--- START ---
[flow/run.sh]
#!/bin/bash
# OpenROAD 26Q1-2900-gdf79404cd8, Yosys 0.63+post, stock flow scripts
make -C /OpenROAD-flow-scripts/flow DESIGN_CONFIG=/design/flow/config.mk WORK_HOME=/design/flow/orfs finish
[flow/config.mk]
export PLATFORM = sky130hd
export DESIGN_NAME = dr
export DESIGN_NICKNAME = dr
export VERILOG_FILES = /design/flow/design.v
export SDC_FILE = /design/flow/constraint.sdc
export NUM_CORES = 4
export LEC_CHECK = 1
export CORE_UTILIZATION = 40
[flow/constraint.sdc]
current_design dr

set clk_period 3.3
set clk_io_pct 0.2

create_clock -name clk0 -period $clk_period [get_ports {TCK}]

set non_clock_inputs [all_inputs -no_clocks]
set_input_delay [expr $clk_period * $clk_io_pct] -clock clk0 $non_clock_inputs
set_output_delay [expr $clk_period * $clk_io_pct] -clock clk0 [all_outputs]
==> flow/design.v <==
module Counter(inputClock, pause, nReset, count, outputClock);
	input inputClock, pause, nReset;
	parameter MAX = 4'd9;  
	parameter SIZE = 4;
	output reg outputClock;
	output reg [SIZE - 1: 0] count;
	always @(negedge inputClock, negedge nReset)
	begin
		if (!nReset)
		begin
			count <= 0;
			outputClock <= 0;
		end
		else if (pause)
		begin
			count <= count;
			outputClock <= outputClock;
		end
		else if (count == MAX / 2)
		begin
			count <= count + 1;
			outputClock <= 1;
		end
		else if (count >= MAX)
		begin
			count <= 0;
			outputClock <= 0;
		end
		else 
		begin
			count <= count + 1;
			outputClock <= outputClock;	
		end
	end
endmodule
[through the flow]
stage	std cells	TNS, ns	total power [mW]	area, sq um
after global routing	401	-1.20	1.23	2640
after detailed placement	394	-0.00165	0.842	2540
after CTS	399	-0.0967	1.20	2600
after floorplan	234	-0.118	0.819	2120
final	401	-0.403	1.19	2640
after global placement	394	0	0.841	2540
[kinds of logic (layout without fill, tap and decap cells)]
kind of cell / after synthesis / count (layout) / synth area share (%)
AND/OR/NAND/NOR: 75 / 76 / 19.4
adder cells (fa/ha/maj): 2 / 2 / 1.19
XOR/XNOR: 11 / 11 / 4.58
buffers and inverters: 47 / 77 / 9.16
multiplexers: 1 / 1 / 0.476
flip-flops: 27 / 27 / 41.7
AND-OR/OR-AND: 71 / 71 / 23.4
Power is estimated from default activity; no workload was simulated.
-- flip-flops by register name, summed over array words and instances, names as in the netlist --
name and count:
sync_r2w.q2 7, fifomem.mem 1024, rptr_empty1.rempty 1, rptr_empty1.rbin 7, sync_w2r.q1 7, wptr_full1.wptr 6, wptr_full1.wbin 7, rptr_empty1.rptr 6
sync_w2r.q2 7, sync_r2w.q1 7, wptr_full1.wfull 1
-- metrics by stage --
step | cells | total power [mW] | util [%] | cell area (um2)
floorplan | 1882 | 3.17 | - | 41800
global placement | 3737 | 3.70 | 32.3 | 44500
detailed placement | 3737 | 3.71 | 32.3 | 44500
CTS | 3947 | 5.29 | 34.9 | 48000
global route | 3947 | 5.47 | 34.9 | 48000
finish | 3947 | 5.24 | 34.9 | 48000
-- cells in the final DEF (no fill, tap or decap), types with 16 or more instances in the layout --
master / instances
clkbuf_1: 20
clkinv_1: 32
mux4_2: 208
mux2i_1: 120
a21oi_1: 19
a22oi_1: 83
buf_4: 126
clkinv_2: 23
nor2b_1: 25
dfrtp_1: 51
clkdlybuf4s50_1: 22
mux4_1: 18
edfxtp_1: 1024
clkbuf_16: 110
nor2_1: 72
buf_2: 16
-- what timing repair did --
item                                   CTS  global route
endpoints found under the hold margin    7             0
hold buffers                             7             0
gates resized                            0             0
==> flow/design.v <==
`timescale 1ns/1ps
module ALU( opcode, opA, opB, Result, carry_out,ALU_en);
	input [15:0] opA;
	input ALU_en;
	input [15:0] opB;
	input [3:0] opcode;
	output [15:0] Result;
	output carry_out;
	wire [16:0] tmp;
	reg [7:0] result;
	assign Result = result;
	assign tmp={1'b0,opA}+{1'b0,opB};
	assign carry_out=tmp[16];
	always @(*)
	begin
		case(opcode)
			4'b0000: 
			result=opA+opB;
			4'b0001: 
			result=opA-opB;
			4'b0010: 
			result=(opA*opB);
			4'b0011: 
			result=(opA)/opB;
			4'b0100: 
			result=opA<<1;
			4'b0101: 
			result=opA>>1;
			4'b0110: 
			result={opA[14:0],opA[15]};
			4'b0111: 
			result= {opA[0],opA[15:1]};
			4'b1000: 
			result=opA&opB;
			4'b1001: 
			result=opA |opB;
			4'b1010: 
			result=opA ^opB;
			4'b1011: 
			result= ~(opA |opB);
			4'b1100: 
			result= ~(opA & opB);
			4'b1101: 
			result=~(opA^opB);
			4'b1110: 
			result=(opA>opB)? 16'd1:16'd0;
			4'b1111: 
			result=(opA==opB)? 16'd1:16'd0;
			default:result=opA+opB;
		endcase
	end
	endmodule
--- END ---
Task description. The lines to return run from the one containing "clkdlybuf4s50_1: 22" through the last line of the material above. Please reproduce them exactly.

Answer to this task.
clkdlybuf4s50_1: 22
mux4_1: 18
edfxtp_1: 1024
clkbuf_16: 110
nor2_1: 72
buf_2: 16
-- what timing repair did --
item                                   CTS  global route
endpoints found under the hold margin    7             0
hold buffers                             7             0
gates resized                            0             0
==> flow/design.v <==
`timescale 1ns/1ps
module ALU( opcode, opA, opB, Result, carry_out,ALU_en);
	input [15:0] opA;
	input ALU_en;
	input [15:0] opB;
	input [3:0] opcode;
	output [15:0] Result;
	output carry_out;
	wire [16:0] tmp;
	reg [7:0] result;
	assign Result = result;
	assign tmp={1'b0,opA}+{1'b0,opB};
	assign carry_out=tmp[16];
	always @(*)
	begin
		case(opcode)
			4'b0000: 
			result=opA+opB;
			4'b0001: 
			result=opA-opB;
			4'b0010: 
			result=(opA*opB);
			4'b0011: 
			result=(opA)/opB;
			4'b0100: 
			result=opA<<1;
			4'b0101: 
			result=opA>>1;
			4'b0110: 
			result={opA[14:0],opA[15]};
			4'b0111: 
			result= {opA[0],opA[15:1]};
			4'b1000: 
			result=opA&opB;
			4'b1001: 
			result=opA |opB;
			4'b1010: 
			result=opA ^opB;
			4'b1011: 
			result= ~(opA |opB);
			4'b1100: 
			result= ~(opA & opB);
			4'b1101: 
			result=~(opA^opB);
			4'b1110: 
			result=(opA>opB)? 16'd1:16'd0;
			4'b1111: 
			result=(opA==opB)? 16'd1:16'd0;
			default:result=opA+opB;
		endcase
	end
	endmodule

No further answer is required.